It was a dry but chilly morning on Thursday, December 8, 1949, when former schoolteacher, Miss Sarah Simpson, walked onto the property of the Booker T. Washington School on Georgetown Street in Lexington. Schoolteacher Miss Marietta Hunter, age 46, was busy starting the day as her students slowly began to pour inside the warm school. It was a day not unlike the many others she started with her students. At about 8:00 AM, Eight-year-old student Corliss Allen Pollock was just entering the school along with one of her companions when they spotted Miss Simpson. Corliss said of Miss Simpson that she was “not lookin’ like herself and with a mean look in her eye.” Additionally, Corliss reported, “Miss Simpson asked where are the teachers?” Then she and her companion, Ann, took off and ran. Eight-year-old Willis Allen said he was just opening the front door when he saw everybody running; “So I just shut the door and started running too.” Twelve-year-old William James Robinson had a slightly different encounter with Miss Simpson. He noted that he saw Miss Simpson outside of the school shortly before the shooting. Robinson said, “I spoke to her and she smiled and spoke back. There didn’t seem to be nothing wrong.” Other children reported seeing Miss Simpson glancing into several classrooms as if she were looking for someone.

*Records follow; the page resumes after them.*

File: src/design/tpa_pkg.sv
// ----------------------------------------------------------------------------
// tpa_pkg
// Shared types and constants of the two-pool free page allocator.
// ----------------------------------------------------------------------------
`default_nettype none

package tpa_pkg;

   localparam int SMALL_PAGES_DEF = 32768;
   localparam int SUPER_PAGES_DEF = 16;

   localparam int SMALL_SHIFT = 12;
   localparam int SUPER_SHIFT = 21;
   localparam int SMALL_PN_W  = 32 - SMALL_SHIFT;
   localparam int SUPER_PN_W  = 32 - SUPER_SHIFT;

   localparam int QUEUE_DEPTH = 2;

   localparam logic [1:0] CMD_ALLOC_SMALL = 2'd0;
   localparam logic [1:0] CMD_FREE_SMALL  = 2'd1;
   localparam logic [1:0] CMD_ALLOC_SUPER = 2'd2;
   localparam logic [1:0] CMD_FREE_SUPER  = 2'd3;

   localparam logic [1:0] ST_DONE   = 2'd0;
   localparam logic [1:0] ST_EMPTY  = 2'd1;
   localparam logic [1:0] ST_REJECT = 2'd2;
   localparam logic [1:0] ST_FULL   = 2'd3;

   localparam logic [0:0] CSR_KERNEL_END = 1'b0;
   localparam logic [0:0] CSR_PHYS_TOP   = 1'b1;

   localparam logic [31:0] KERNEL_END_RST = 32'h8000_0000;
   localparam logic [31:0] PHYS_TOP_RST   = 32'h8800_0000;

   typedef struct packed {
      logic [1:0]  command;
      logic [31:0] address;
   } req_type;

   typedef struct packed {
      logic [31:0] page_address;
      logic [1:0]  status;
   } rsp_type;

   // classified item handed from front to back
   typedef struct packed {
      logic [1:0]            command;
      logic                  addr_ok;
      logic [SMALL_PN_W-1:0] page_num;
   } entry_type;

endpackage

`default_nettype wire

File: src/design/tpa_queue.sv
// ----------------------------------------------------------------------------
// tpa_queue
// Short first-in-first-out queue of classified items between front and back.
// ----------------------------------------------------------------------------
`default_nettype none

module tpa_queue (
   input  wire logic               clock,
   input  wire logic               reset,
   input  wire logic               push,
   input  wire tpa_pkg::entry_type push_entry,
   input  wire logic               pop,
   output tpa_pkg::entry_type      pop_entry,
   output logic                    not_empty,
   output logic                    full
);

   localparam int PW = $clog2(tpa_pkg::QUEUE_DEPTH);
   localparam int CW = $clog2(tpa_pkg::QUEUE_DEPTH + 1);

   tpa_pkg::entry_type slot_ff [tpa_pkg::QUEUE_DEPTH];
   logic [PW-1:0] wr_ptr_ff, wr_ptr_in;
   logic [PW-1:0] rd_ptr_ff, rd_ptr_in;
   logic [CW-1:0] count_ff, count_in;

   assign not_empty = (count_ff != '0);
   assign full      = (count_ff == CW'(tpa_pkg::QUEUE_DEPTH));
   assign pop_entry = slot_ff[rd_ptr_ff];

   always_comb begin
      wr_ptr_in = push ? wr_ptr_ff + PW'(1) : wr_ptr_ff;
      rd_ptr_in = pop  ? rd_ptr_ff + PW'(1) : rd_ptr_ff;
      count_in  = count_ff + CW'(push) - CW'(pop);
   end

   always_ff @(posedge clock) begin
      if (reset) begin
         wr_ptr_ff <= '0;
         rd_ptr_ff <= '0;
         count_ff  <= '0;
      end else begin
         wr_ptr_ff <= wr_ptr_in;
         rd_ptr_ff <= rd_ptr_in;
         count_ff  <= count_in;
      end
   end

   always_ff @(posedge clock) begin
      if (push) begin
         slot_ff[wr_ptr_ff] <= push_entry;
      end
   end

endmodule

`default_nettype wire
**src/design/tpa_pkg.sv**
```systemverilog
// ----------------------------------------------------------------------------
// tpa_pkg
// Shared types and constants of the two-pool free page allocator.
// ----------------------------------------------------------------------------
`default_nettype none

package tpa_pkg;

   localparam int SMALL_PAGES_DEF = 32768;
   localparam int SUPER_PAGES_DEF = 16;

   localparam int SMALL_SHIFT = 12;
   localparam int SUPER_SHIFT = 21;
   localparam int SMALL_PN_W  = 32 - SMALL_SHIFT;
   localparam int SUPER_PN_W  = 32 - SUPER_SHIFT;

   localparam int QUEUE_DEPTH = 2;

   localparam logic [1:0] CMD_ALLOC_SMALL = 2'd0;
   localparam logic [1:0] CMD_FREE_SMALL  = 2'd1;
   localparam logic [1:0] CMD_ALLOC_SUPER = 2'd2;
   localparam logic [1:0] CMD_FREE_SUPER  = 2'd3;

   localparam logic [1:0] ST_DONE   = 2'd0;
   localparam logic [1:0] ST_EMPTY  = 2'd1;
   localparam logic [1:0] ST_REJECT = 2'd2;
   localparam logic [1:0] ST_FULL   = 2'd3;

   localparam logic [0:0] CSR_KERNEL_END = 1'b0;
   localparam logic [0:0] CSR_PHYS_TOP   = 1'b1;

   localparam logic [31:0] KERNEL_END_RST = 32'h8000_0000;
   localparam logic [31:0] PHYS_TOP_RST   = 32'h8800_0000;

   typedef struct packed {
      logic [1:0]  command;
      logic [31:0] address;
   } req_type;

   typedef struct packed {
      logic [31:0] page_address;
      logic [1:0]  status;
   } rsp_type;

   // classified item handed from front to back
   typedef struct packed {
      logic [1:0]            command;
      logic                  addr_ok;
      logic [SMALL_PN_W-1:0] page_num;
   } entry_type;

endpackage

`default_nettype wire

```
**src/design/tpa_front.sv**
```systemverilog
// ----------------------------------------------------------------------------
// tpa_front
// Configuration registers and address check; classifies each accepted item.
// ----------------------------------------------------------------------------
`default_nettype none

module tpa_front #(
   parameter int SUPER_PAGES = tpa_pkg::SUPER_PAGES_DEF
) (
   input  wire logic             clock,
   input  wire logic             reset,
   input  wire logic             csr_valid,
   input  wire logic [0:0]       csr_index,
   input  wire logic [31:0]      csr_data,
   input  wire tpa_pkg::req_type req_item,
   output tpa_pkg::entry_type    entry
);

   localparam logic [32:0] REGION    = 33'(SUPER_PAGES) << tpa_pkg::SUPER_SHIFT;
   localparam logic [32:0] SMALL_SZ  = 33'd1 << tpa_pkg::SMALL_SHIFT;
   localparam logic [32:0] SUPER_SZ  = 33'd1 << tpa_pkg::SUPER_SHIFT;

   logic [31:0] kernel_end_ff, kernel_end_in;
   logic [31:0] phys_top_ff, phys_top_in;
   logic [32:0] addr_x, top_x, super_base;
   logic        small_ok, super_ok;

   always_comb begin
      kernel_end_in = kernel_end_ff;
      phys_top_in   = phys_top_ff;
      if (csr_valid) begin
         case (csr_index)
            tpa_pkg::CSR_KERNEL_END: kernel_end_in = csr_data;
            tpa_pkg::CSR_PHYS_TOP:   phys_top_in   = csr_data;
            default: ;
         endcase
      end
   end

   always_ff @(posedge clock) begin
      if (reset) begin
         kernel_end_ff <= tpa_pkg::KERNEL_END_RST;
         phys_top_ff   <= tpa_pkg::PHYS_TOP_RST;
      end else begin
         kernel_end_ff <= kernel_end_in;
         phys_top_ff   <= phys_top_in;
      end
   end

   assign addr_x     = {1'b0, req_item.address};
   assign top_x      = {1'b0, phys_top_ff};
   assign super_base = (top_x >= REGION) ? (top_x - REGION) : 33'd0;

   assign small_ok = (req_item.address[tpa_pkg::SMALL_SHIFT-1:0] == '0)
                     && (req_item.address >= kernel_end_ff)
                     && ((addr_x + SMALL_SZ) <= top_x);

   assign super_ok = (req_item.address[tpa_pkg::SUPER_SHIFT-1:0] == '0)
                     && (addr_x >= super_base)
                     && ((addr_x + SUPER_SZ) <= top_x);

   always_comb begin
      entry.command  = req_item.command;
      entry.addr_ok  = (req_item.command == tpa_pkg::CMD_FREE_SUPER) ? super_ok : small_ok;
      entry.page_num = req_item.address[31:tpa_pkg::SMALL_SHIFT];
   end

endmodule

`default_nettype wire

```
<file path="src/fqs_pkg.sv">
// shared definitions for the fifo queue with search block
// operation codes, status codes and the result record; no dependencies
package fqs_pkg;

  // operation codes carried in the input tuser
  localparam logic [1:0] MODE_ENQ  = 2'd0;
  localparam logic [1:0] MODE_DEQ  = 2'd1;
  localparam logic [1:0] MODE_SRCH = 2'd2;

  // status codes carried in the output tuser
  localparam logic [1:0] STAT_OK       = 2'd0;
  localparam logic [1:0] STAT_EMPTY    = 2'd1;
  localparam logic [1:0] STAT_FULL     = 2'd2;
  localparam logic [1:0] STAT_NOTFOUND = 2'd3;

  // fixed field widths of the result item
  localparam int unsigned REM_W = 32;
  localparam int unsigned POS_W = 6;
  localparam int unsigned OCC_W = 5;

  typedef struct packed {
    logic [1:0]             status;
    logic [REM_W-1:0]       removed_value;
    logic [POS_W-1:0]       position;
    logic [OCC_W-1:0]       occupancy;
  } res_t;

endpackage

</file>
<file path="src/fqs_store.sv">
// ring entry store of the fifo queue with search block
// one write port and one read port with registered read data; no dependencies
module fqs_store #(
  parameter int unsigned DEPTH = 16,
  parameter int unsigned DW    = 32,
  parameter int unsigned AW    = 4
) (
  input  logic          clk,
  input  logic          wr_en,
  input  logic [AW-1:0] wr_addr,
  input  logic [DW-1:0] wr_data,
  input  logic [AW-1:0] rd_addr,
  output logic [DW-1:0] rd_data
);

  logic [DW-1:0] mem [DEPTH];
  logic [DW-1:0] rd_data_r;

  always_ff @(posedge clk) begin
    if (wr_en) begin
      mem[wr_addr] <= wr_data;
    end
  end

  always_ff @(posedge clk) begin
    rd_data_r <= mem[rd_addr];
  end

  assign rd_data = rd_data_r;

endmodule

</file>
<file path="src/fifo_queue_with_search.sv">
// top level of the fifo queue with search block
// sequencer, ring pointers and output register; uses fqs_pkg and fqs_store
//
// usage
//   input channel in_*: one item is an operation; in_tuser selects it
//   (enqueue, dequeue, search) and in_tdata carries the value or search key.
//   output channel out_*: exactly one result item per input item, in order;
//   out_tuser is the status, out_tdata holds removed value, position and
//   occupancy after the operation.
// timing
//   in_tready is high only while the sequencer is idle, one item at a time.
//   enqueue: the result goes from the pending register to the output register.
//   dequeue: passes through S_DEQ for the registered read of the store.
//   search: compares at most DEPTH entries and stops at the first hit; one
//   comparator walks the store one entry a cycle from the head,
//   fed by the single read port.
// reset
//   rst_n low clears pointers, count, sequencer and output valid; the store
//   itself is not cleared, entries are read only after being written.
// stall
//   a finished result waits in the output register; the sequencer holds the
//   next result until that register is free, and inputs wait meanwhile.
module fifo_queue_with_search #(
  parameter int unsigned DEPTH      = 16,
  parameter int unsigned DATA_WIDTH = 32
) (
  input  logic        clk,
  input  logic        rst_n,
  input  logic        in_tvalid,
  output logic        in_tready,
  input  logic [31:0] in_tdata,   // [31:0] value
  input  logic [1:0]  in_tuser,   // [1:0] mode
  output logic        out_tvalid,
  input  logic        out_tready,
  output logic [47:0] out_tdata,  // [31:0] removed_value, [37:32] position,
                                  // [42:38] occupancy, [47:43] zero
  output logic [1:0]  out_tuser   // [1:0] status
);

  import fqs_pkg::*;

  localparam int unsigned AW = $clog2(DEPTH);
  localparam int unsigned CW = $clog2(DEPTH + 1);
  // value width wide enough for both the port field and a stored entry
  localparam int unsigned XW = (DATA_WIDTH > REM_W) ? DATA_WIDTH : REM_W;

  // sequencer states
  localparam logic [1:0] S_IDLE = 2'd0;
  localparam logic [1:0] S_DEQ  = 2'd1;
  localparam logic [1:0] S_SCAN = 2'd2;
  localparam logic [1:0] S_DONE = 2'd3;

  logic [1:0]            state_r, state_nxt;
  logic [AW-1:0]         head_r, head_nxt;
  logic [AW-1:0]         tail_r, tail_nxt;
  logic [CW-1:0]         count_r, count_nxt;
  logic [AW-1:0]         scan_addr_r, scan_addr_nxt;
  logic [AW-1:0]         scan_i_r, scan_i_nxt;
  logic [DATA_WIDTH-1:0] key_r, key_nxt;
  res_t                  pend_r, pend_nxt;
  res_t                  res_r, res_nxt;
  logic                  out_valid_r, out_valid_nxt;

  logic                  in_acc;
  logic [1:0]            in_mode;
  logic signed [31:0]    in_value;
  logic signed [XW-1:0]  in_value_ext;
  logic [DATA_WIDTH-1:0] in_key;

  logic                  wr_en;
  logic [AW-1:0]         rd_addr;
  logic [DATA_WIDTH-1:0] rd_data;
  logic signed [DATA_WIDTH-1:0] rd_data_s;
  logic signed [XW-1:0]  rd_data_ext;

  logic                  hit;
  logic [CW-1:0]         scan_i_inc;
  logic [AW+6:0]         pos_w;
  logic [CW+5:0]         occ_now_w;
  logic [CW+5:0]         occ_inc_w;
  logic [CW+5:0]         occ_dec_w;

  function automatic logic [AW-1:0] next_slot(input logic [AW-1:0] a);
    next_slot = (a == AW'(DEPTH - 1)) ? '0 : a + AW'(1);
  endfunction

  assign in_mode      = in_tuser;
  assign in_value     = in_tdata;
  assign in_value_ext = XW'(in_value);
  assign in_key       = in_value_ext[DATA_WIDTH-1:0];
  assign in_tready    = (state_r == S_IDLE);
  assign in_acc       = in_tvalid && in_tready;

  // store: write at tail on an accepted enqueue with room
  assign wr_en   = in_acc && (in_mode == MODE_ENQ) && (count_r != CW'(DEPTH));
  // read port follows the head, or the entry after the one under compare
  assign rd_addr = (state_r == S_SCAN) ? next_slot(scan_addr_r) : head_r;

  fqs_store #(
    .DEPTH (DEPTH),
    .DW    (DATA_WIDTH),
    .AW    (AW)
  ) u_store (
    .clk     (clk),
    .wr_en   (wr_en),
    .wr_addr (tail_r),
    .wr_data (in_key),
    .rd_addr (rd_addr),
    .rd_data (rd_data)
  );

  // removed value sign-extended or truncated to the port width
  assign rd_data_s   = rd_data;
  assign rd_data_ext = XW'(rd_data_s);

  // shared comparator and scan bookkeeping
  assign hit        = (rd_data == key_r);
  assign scan_i_inc = CW'(scan_i_r) + CW'(1);
  assign pos_w      = (AW + 7)'(scan_i_r) + (AW + 7)'(1);

  // occupancy fields masked to the port width
  assign occ_now_w = (CW + 6)'(count_r);
  assign occ_inc_w = (CW + 6)'(count_r) + (CW + 6)'(1);
  assign occ_dec_w = (CW + 6)'(count_r) - (CW + 6)'(1);

  always_comb begin
    state_nxt     = state_r;
    head_nxt      = head_r;
    tail_nxt      = tail_r;
    count_nxt     = count_r;
    scan_addr_nxt = scan_addr_r;
    scan_i_nxt    = scan_i_r;
    key_nxt       = key_r;
    pend_nxt      = pend_r;
    res_nxt       = res_r;
    out_valid_nxt = out_valid_r;

    if (out_valid_r && out_tready) begin
      out_valid_nxt = 1'b0;
    end

    unique case (state_r)
      S_IDLE: begin
        if (in_acc) begin
          pend_nxt.status        = STAT_OK;
          pend_nxt.removed_value = '0;
          pend_nxt.position      = '0;
          pend_nxt.occupancy     = occ_now_w[OCC_W-1:0];
          state_nxt              = S_DONE;
          unique case (in_mode)
            MODE_ENQ: begin
              if (count_r == CW'(DEPTH)) begin
                pend_nxt.status = STAT_FULL;
              end else begin
                tail_nxt           = next_slot(tail_r);
                count_nxt          = count_r + CW'(1);
                pend_nxt.occupancy = occ_inc_w[OCC_W-1:0];
              end
            end
            MODE_DEQ: begin
              if (count_r == '0) begin
                pend_nxt.status = STAT_EMPTY;
              end else begin
                state_nxt = S_DEQ;
              end
            end
            MODE_SRCH: begin
              key_nxt       = in_key;
              scan_addr_nxt = head_r;
              scan_i_nxt    = '0;
              if (count_r == '0) begin
                pend_nxt.status   = STAT_NOTFOUND;
                pend_nxt.position = '1;
              end else begin
                state_nxt = S_SCAN;
              end
            end
            default: begin
              // no operation, occupancy only
            end
          endcase
        end
      end
      S_DEQ: begin
        pend_nxt.removed_value = rd_data_ext[REM_W-1:0];
        pend_nxt.occupancy     = occ_dec_w[OCC_W-1:0];
        head_nxt               = next_slot(head_r);
        count_nxt              = count_r - CW'(1);
        state_nxt              = S_DONE;
      end
      S_SCAN: begin
        if (hit) begin
          pend_nxt.position = pos_w[POS_W-1:0];
          state_nxt         = S_DONE;
        end else if (scan_i_inc >= count_r) begin
          pend_nxt.status   = STAT_NOTFOUND;
          pend_nxt.position = '1;
          state_nxt         = S_DONE;
        end else begin
          scan_i_nxt    = scan_i_r + AW'(1);
          scan_addr_nxt = next_slot(scan_addr_r);
        end
      end
      S_DONE: begin
        // hand the result over once the output register is free
        if (!out_valid_r || out_tready) begin
          res_nxt       = pend_r;
          out_valid_nxt = 1'b1;
          state_nxt     = S_IDLE;
        end
      end
      default: begin
        state_nxt = S_IDLE;
      end
    endcase
  end

  always_ff @(posedge clk) begin
    if (!rst_n) begin
      state_r     <= S_IDLE;
      head_r      <= '0;
      tail_r      <= '0;
      count_r     <= '0;
      out_valid_r <= 1'b0;
    end else begin
      state_r     <= state_nxt;
      head_r      <= head_nxt;
      tail_r      <= tail_nxt;
      count_r     <= count_nxt;
      out_valid_r <= out_valid_nxt;
    end
  end

  // payload registers, no reset needed
  always_ff @(posedge clk) begin
    scan_addr_r <= scan_addr_nxt;
    scan_i_r    <= scan_i_nxt;
    key_r       <= key_nxt;
    pend_r      <= pend_nxt;
    res_r       <= res_nxt;
  end

  assign out_tvalid = out_valid_r;
  assign out_tuser  = res_r.status;
  assign out_tdata  = {5'd0, res_r.occupancy, res_r.position, res_r.removed_value};

endmodule
</file>
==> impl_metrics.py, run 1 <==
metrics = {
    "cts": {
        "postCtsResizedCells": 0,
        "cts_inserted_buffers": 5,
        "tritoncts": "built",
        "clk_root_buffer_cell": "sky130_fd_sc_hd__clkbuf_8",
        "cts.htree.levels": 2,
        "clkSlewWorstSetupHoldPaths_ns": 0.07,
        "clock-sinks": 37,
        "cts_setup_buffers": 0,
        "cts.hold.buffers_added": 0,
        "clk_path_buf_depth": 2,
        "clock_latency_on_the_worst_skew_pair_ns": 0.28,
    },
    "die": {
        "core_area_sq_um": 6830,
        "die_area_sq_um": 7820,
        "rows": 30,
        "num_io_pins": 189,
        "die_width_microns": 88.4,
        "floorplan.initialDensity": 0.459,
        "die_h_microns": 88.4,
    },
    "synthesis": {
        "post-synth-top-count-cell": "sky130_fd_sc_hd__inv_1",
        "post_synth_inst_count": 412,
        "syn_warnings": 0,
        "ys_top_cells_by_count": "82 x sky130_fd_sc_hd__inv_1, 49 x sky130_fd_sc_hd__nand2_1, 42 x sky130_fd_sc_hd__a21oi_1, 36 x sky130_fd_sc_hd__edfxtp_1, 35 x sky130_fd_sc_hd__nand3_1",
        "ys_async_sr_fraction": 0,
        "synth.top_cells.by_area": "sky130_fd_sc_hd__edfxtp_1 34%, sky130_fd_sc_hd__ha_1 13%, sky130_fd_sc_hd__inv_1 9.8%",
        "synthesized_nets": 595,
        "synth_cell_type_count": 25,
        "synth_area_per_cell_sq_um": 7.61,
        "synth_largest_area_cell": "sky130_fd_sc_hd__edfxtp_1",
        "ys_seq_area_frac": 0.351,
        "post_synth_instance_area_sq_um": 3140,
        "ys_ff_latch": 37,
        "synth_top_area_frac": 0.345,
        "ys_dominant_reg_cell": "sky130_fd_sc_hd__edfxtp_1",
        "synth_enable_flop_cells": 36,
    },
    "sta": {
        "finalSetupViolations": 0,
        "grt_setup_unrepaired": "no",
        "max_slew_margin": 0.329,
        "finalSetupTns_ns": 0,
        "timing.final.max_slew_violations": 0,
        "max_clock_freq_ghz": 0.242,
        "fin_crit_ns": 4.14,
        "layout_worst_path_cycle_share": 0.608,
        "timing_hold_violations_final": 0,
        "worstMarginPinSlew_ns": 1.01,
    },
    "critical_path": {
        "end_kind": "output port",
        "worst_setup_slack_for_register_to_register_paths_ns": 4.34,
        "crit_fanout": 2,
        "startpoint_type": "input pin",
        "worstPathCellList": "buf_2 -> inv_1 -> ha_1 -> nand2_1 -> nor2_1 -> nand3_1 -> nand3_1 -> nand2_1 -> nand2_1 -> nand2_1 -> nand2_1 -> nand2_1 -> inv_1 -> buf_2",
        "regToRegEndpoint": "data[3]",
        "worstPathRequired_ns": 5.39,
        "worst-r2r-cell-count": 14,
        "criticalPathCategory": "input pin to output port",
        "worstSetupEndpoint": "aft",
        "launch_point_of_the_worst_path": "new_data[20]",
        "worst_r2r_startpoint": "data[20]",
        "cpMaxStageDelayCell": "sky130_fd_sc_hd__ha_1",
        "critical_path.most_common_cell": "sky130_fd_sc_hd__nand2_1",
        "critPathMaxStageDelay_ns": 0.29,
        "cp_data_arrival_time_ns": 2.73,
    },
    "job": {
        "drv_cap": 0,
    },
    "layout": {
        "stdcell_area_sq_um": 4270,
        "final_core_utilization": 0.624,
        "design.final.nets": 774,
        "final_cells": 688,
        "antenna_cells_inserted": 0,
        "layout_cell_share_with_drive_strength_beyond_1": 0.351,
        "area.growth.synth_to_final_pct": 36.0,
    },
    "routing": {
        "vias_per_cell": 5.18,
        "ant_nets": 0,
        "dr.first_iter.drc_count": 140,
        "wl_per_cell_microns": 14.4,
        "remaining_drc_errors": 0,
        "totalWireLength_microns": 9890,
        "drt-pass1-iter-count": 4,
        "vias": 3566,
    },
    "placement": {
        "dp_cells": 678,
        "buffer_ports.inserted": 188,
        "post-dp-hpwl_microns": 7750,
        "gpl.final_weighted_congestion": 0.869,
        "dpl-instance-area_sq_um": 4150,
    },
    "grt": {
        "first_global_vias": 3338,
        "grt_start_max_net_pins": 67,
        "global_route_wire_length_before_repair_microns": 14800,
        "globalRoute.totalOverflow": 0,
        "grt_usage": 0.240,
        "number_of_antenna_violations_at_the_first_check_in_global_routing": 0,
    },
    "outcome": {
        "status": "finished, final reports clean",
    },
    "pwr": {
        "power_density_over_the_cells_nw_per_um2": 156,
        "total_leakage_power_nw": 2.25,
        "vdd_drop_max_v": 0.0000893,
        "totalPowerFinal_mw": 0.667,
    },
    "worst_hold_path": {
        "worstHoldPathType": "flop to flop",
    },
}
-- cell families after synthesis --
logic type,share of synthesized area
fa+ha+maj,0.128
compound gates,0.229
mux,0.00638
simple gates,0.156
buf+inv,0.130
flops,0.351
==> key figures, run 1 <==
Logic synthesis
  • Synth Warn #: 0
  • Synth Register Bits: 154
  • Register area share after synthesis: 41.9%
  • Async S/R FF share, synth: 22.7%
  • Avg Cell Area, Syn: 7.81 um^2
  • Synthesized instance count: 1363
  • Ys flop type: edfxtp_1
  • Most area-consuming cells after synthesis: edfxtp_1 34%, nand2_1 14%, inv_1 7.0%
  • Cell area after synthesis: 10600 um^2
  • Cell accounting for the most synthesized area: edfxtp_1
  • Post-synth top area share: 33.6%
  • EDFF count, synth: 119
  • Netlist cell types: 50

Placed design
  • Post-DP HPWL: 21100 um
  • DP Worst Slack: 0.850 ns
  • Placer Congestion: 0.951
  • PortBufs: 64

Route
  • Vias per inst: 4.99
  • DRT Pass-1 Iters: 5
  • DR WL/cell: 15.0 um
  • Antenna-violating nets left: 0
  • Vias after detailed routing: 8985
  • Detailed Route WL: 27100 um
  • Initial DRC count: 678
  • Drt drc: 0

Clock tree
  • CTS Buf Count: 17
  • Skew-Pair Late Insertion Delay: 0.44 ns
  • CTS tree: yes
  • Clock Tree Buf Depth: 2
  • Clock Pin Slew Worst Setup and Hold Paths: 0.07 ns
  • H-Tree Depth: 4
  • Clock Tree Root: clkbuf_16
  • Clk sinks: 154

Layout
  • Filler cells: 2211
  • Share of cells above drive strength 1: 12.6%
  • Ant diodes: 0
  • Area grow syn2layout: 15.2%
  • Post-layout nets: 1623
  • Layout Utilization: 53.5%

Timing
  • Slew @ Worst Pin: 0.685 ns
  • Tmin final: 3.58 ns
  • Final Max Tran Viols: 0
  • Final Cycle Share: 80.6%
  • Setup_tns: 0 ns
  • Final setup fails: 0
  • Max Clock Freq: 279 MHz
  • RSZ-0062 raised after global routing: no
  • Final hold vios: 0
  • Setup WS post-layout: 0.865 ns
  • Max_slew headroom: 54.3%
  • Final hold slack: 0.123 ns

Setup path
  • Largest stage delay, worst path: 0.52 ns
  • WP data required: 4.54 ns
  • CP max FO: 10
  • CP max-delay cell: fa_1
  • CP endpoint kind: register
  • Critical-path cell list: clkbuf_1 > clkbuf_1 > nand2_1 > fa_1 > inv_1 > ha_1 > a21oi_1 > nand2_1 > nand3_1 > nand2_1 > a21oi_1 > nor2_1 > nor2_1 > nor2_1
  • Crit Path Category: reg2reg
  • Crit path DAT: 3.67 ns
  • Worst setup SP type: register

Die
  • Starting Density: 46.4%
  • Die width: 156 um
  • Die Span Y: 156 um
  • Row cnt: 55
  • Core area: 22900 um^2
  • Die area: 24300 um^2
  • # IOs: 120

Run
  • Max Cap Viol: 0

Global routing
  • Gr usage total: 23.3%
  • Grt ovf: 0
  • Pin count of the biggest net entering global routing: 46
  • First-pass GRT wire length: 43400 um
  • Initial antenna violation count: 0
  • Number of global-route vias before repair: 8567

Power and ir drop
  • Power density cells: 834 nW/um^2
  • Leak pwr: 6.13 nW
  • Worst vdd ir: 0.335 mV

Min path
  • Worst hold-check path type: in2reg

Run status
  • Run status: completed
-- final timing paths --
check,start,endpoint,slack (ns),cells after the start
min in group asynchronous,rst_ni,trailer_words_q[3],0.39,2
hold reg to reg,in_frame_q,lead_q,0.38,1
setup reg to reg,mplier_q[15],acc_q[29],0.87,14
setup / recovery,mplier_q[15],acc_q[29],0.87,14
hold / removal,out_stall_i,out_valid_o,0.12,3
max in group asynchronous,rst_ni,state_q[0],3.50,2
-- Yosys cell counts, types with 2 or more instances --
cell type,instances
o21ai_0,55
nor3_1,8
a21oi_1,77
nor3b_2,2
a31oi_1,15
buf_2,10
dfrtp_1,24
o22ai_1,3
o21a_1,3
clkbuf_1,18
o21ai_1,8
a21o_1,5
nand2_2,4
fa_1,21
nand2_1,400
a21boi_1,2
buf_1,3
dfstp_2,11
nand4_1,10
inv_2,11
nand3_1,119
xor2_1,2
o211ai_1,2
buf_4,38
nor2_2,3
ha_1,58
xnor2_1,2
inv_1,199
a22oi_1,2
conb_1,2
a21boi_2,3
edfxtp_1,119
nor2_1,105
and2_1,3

It was 8:10 AM when Miss Hunter became startled at the sudden entrance of Miss Simpson who suddenly shrieked, “I’m going to get all of you for talking about me!” Before Miss Hunter could process what was happening, and her failure to notice what Miss Simpson was holding in her gloved hand, Miss Simpson raised her arm and fired three shots towards Miss Hunter, one bullet finding its way into her right shoulder. Miss Hunter immediately fled from the classroom with Miss Simpson close behind her. Miss Simpson again fired three more shots, one finding its way into Miss Hunter’s right leg, just above the knee. Miss Simpson fled, initially, trying to enter the kindergarten class, but was refused entry by the schoolteacher. Miss Hunter ran from the school a short distance to the home of Mrs. Mamie Gay on Bright Avenue. Mrs. Gay and a couple of neighbors loaded Miss Hunter into a truck and rushed her to St. Joseph’s Hospital in Lexington.
The police were notified and arrived at the school shortly after. Initial reports were that Miss Simpson had left the school after the shooting then boarded a city bus. An initial sweep of the school, where the shooting happened, resulted in not finding Miss Simpson. Police then swarmed the home of Miss Simpson, believing her to be inside and, perhaps, barricading herself, but to no avail. At just after 10:00 AM, police returned to the school for a second sweep. It was at 10:30 AM when they located her. Lexington Assistant Police Chief Guy W. Maupin and Captain W. C. Clancy discovered Miss Simpson hiding in a small corridor in the basement of the school which housed the plumbing lines behind the girls’ restroom. Miss Simpson was standing sideways in the subterranean cubby-hole, clutching her pocketbook close to her body, though it was hanging open. “They’re persecuting me and the witches are too!” Captain Clancy said Miss Simpson continued to babble about witches and people persecuting her. In Miss Simpson’s pocketbook was the loaded pistol she used to shoot Miss Hunter. Police promptly arrested Miss Simpson and secured her pocketbook. Shortly thereafter, police discovered that Miss Simpson had been holding more than just a loaded pistol; a long knife was also discovered hidden away in the pocketbook.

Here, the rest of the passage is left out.